As New Hampshire lawmakers gear up for a vote to repeal the state’s same-sex marriage law, state Rep. Seth Cohn (R) is warning the effort could hurt Republicans hoping to hold power after the 2012 elections.
Should state lawmakers succeed in reversing the decision, New Hampshire would become the first example of a state legislature overturning its own law on same-sex marriage.
“They want this as an election issue,” Cohn said of state Democrats. “I think it’s going to backlash against the Republicans who, in the face of the polls, are choosing not to believe the average person is O.K. with this situation,” he added, according to The New York Times.
While Republicans hold majorities in both the House and Senate of the "Live Free Or Die" state, Cohn argued the controversial measure won't be able to muster the two-thirds majority necessary to override a veto threat from Gov. John Lynch (D).
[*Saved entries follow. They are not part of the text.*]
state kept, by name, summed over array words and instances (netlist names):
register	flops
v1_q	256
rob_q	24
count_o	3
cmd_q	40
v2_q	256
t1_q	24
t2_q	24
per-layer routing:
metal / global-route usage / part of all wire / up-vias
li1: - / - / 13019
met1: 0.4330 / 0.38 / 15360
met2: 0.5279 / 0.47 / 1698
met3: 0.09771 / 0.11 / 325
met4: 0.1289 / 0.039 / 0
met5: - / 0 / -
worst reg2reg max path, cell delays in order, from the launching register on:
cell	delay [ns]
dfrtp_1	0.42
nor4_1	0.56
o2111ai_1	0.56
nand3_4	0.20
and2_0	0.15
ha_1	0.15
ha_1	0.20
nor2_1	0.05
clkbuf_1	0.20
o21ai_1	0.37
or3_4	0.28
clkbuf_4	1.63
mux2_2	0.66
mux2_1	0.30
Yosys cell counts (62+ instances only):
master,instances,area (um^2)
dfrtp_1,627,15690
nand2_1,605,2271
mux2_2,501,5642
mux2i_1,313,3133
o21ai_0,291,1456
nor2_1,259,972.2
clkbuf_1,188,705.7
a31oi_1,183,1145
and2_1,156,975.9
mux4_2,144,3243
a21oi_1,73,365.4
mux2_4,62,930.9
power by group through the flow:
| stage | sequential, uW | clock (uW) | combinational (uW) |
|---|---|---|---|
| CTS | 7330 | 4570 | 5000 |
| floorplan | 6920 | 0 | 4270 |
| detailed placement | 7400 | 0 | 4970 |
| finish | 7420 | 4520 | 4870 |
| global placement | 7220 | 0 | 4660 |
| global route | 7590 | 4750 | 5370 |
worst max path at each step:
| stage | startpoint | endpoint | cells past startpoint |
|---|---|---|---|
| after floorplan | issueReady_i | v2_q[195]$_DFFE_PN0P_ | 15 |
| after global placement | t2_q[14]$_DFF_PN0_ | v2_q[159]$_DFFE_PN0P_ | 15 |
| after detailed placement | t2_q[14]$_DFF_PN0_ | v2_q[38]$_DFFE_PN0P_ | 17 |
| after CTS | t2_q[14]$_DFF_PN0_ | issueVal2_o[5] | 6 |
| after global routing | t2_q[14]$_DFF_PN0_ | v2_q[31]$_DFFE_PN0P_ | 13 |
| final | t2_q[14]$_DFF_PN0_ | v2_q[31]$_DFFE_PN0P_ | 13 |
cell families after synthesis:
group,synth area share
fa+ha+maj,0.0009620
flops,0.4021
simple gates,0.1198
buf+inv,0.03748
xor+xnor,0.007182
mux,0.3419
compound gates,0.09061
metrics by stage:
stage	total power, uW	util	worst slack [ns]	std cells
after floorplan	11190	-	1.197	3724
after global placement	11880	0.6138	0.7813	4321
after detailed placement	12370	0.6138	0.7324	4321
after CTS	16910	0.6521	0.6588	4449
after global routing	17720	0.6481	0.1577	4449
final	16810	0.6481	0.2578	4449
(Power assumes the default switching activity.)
===== src/rtl/fetch_decode_unit.sv =====
// K&S datapath front end: PC/IR registers, RAM address mux and instruction decode,
// plus a saturating fetch counter and a sticky illegal-opcode flag for debug.
package k_and_s_pkg;
    typedef enum logic [4:0] {
        I_NOP, I_LOAD, I_STORE, I_MOVE, I_ADD, I_SUB, I_AND, I_OR,
        I_BRANCH, I_BZERO, I_BNZERO, I_BNEG, I_BNNEG, I_BOV, I_BNOV, I_HALT
    } decoded_instruction_type;
endpackage

module fetch_decode_unit
    import k_and_s_pkg::*;
#(
    parameter int ADDR_W   = 8,
    parameter int DATA_W   = 16,
    parameter int RESET_PC = 0,
    parameter int CNT_W    = 16
) (
    input  logic                    clk,
    input  logic                    rst,
    input  logic                    branch,
    input  logic                    pc_enable,
    input  logic                    ir_enable,
    input  logic                    addr_sel,
    input  logic [DATA_W-1:0]       mem_data_in,
    output logic [ADDR_W-1:0]       mem_addr,
    output decoded_instruction_type decoded_instruction,
    output logic [1:0]              a_addr,
    output logic [1:0]              b_addr,
    output logic [1:0]              c_addr,
    output logic [ADDR_W-1:0]       pc_out,
    output logic [DATA_W-1:0]       ir_out,
    output logic [CNT_W-1:0]        instr_count,
    output logic                    illegal_op
);
    localparam logic [ADDR_W-1:0] PC_RST = ADDR_W'(RESET_PC);

    logic [ADDR_W-1:0] pc;
    logic [DATA_W-1:0] ir;
    logic [CNT_W-1:0]  cnt;
    logic              ill;
    logic [4:0]        opcode;
    logic [4:0]        cap_op;
    logic              cap_legal;

    assign opcode = ir[DATA_W-1 -: 5];
    assign cap_op = mem_data_in[DATA_W-1 -: 5];
    // Defined opcodes are the contiguous block 0..14 plus HALT.
    assign cap_legal = (cap_op <= 5'd14) || (cap_op == 5'd31);

    always_ff @(posedge clk or posedge rst) begin
        if (rst) begin
            pc  <= PC_RST;
            ir  <= '0;
            cnt <= '0;
            ill <= 1'b0;
        end else begin
            if (ir_enable) begin
                ir <= mem_data_in;
                if (cnt != '1)
                    cnt <= cnt + 1'b1;
                if (!cap_legal)
                    ill <= 1'b1;
            end
            // Branch target is the pre-edge IR, never the word being captured.
            if (pc_enable)
                pc <= branch ? ir[ADDR_W-1:0] : pc + 1'b1;
        end
    end

    assign mem_addr    = addr_sel ? ir[ADDR_W-1:0] : pc;
    assign pc_out      = pc;
    assign ir_out      = ir;
    assign instr_count = cnt;
    assign illegal_op  = ill;

    always_comb begin
        decoded_instruction = I_NOP;
        a_addr = 2'd0;
        b_addr = 2'd0;
        c_addr = 2'd0;
        case (opcode)
            5'b00001: begin
                decoded_instruction = I_LOAD;
                c_addr = ir[9:8];
            end
            5'b00010: begin
                decoded_instruction = I_STORE;
                a_addr = ir[9:8];
            end
            // MOVE is executed as an ALU AND of the source with itself.
            5'b00011: begin
                decoded_instruction = I_MOVE;
                c_addr = ir[5:4];
                a_addr = ir[3:2];
                b_addr = ir[3:2];
            end
            5'b00100, 5'b00101, 5'b00110, 5'b00111: begin
                case (opcode[1:0])
                    2'b00:   decoded_instruction = I_ADD;
                    2'b01:   decoded_instruction = I_SUB;
                    2'b10:   decoded_instruction = I_AND;
                    default: decoded_instruction = I_OR;
                endcase
                c_addr = ir[5:4];
                a_addr = ir[3:2];
                b_addr = ir[1:0];
            end
            5'b01000: decoded_instruction = I_BRANCH;
            5'b01001: decoded_instruction = I_BZERO;
            5'b01010: decoded_instruction = I_BNZERO;
            5'b01011: decoded_instruction = I_BNEG;
            5'b01100: decoded_instruction = I_BNNEG;
            5'b01101: decoded_instruction = I_BOV;
            5'b01110: decoded_instruction = I_BNOV;
            5'b11111: decoded_instruction = I_HALT;
            default:  decoded_instruction = I_NOP;
        endcase
    end
endmodule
Lynch first signed the same-sex marriage bill into law three years ago, and since then it has enjoyed considerable popular support. A recent poll out of the University of New Hampshire found a full 59 percent of respondents were strongly or somewhat opposed to repeal.
"I know for a fact, based on people I've talked to, that if Gov. Lynch vetoes it, that veto is not override-able," Cohn told The Concord Monitor last month.
The bill, first introduced by Rep. David Bates (R) in January 2011, must come up for a House vote by March 29 if it's to be considered by the state Senate this year.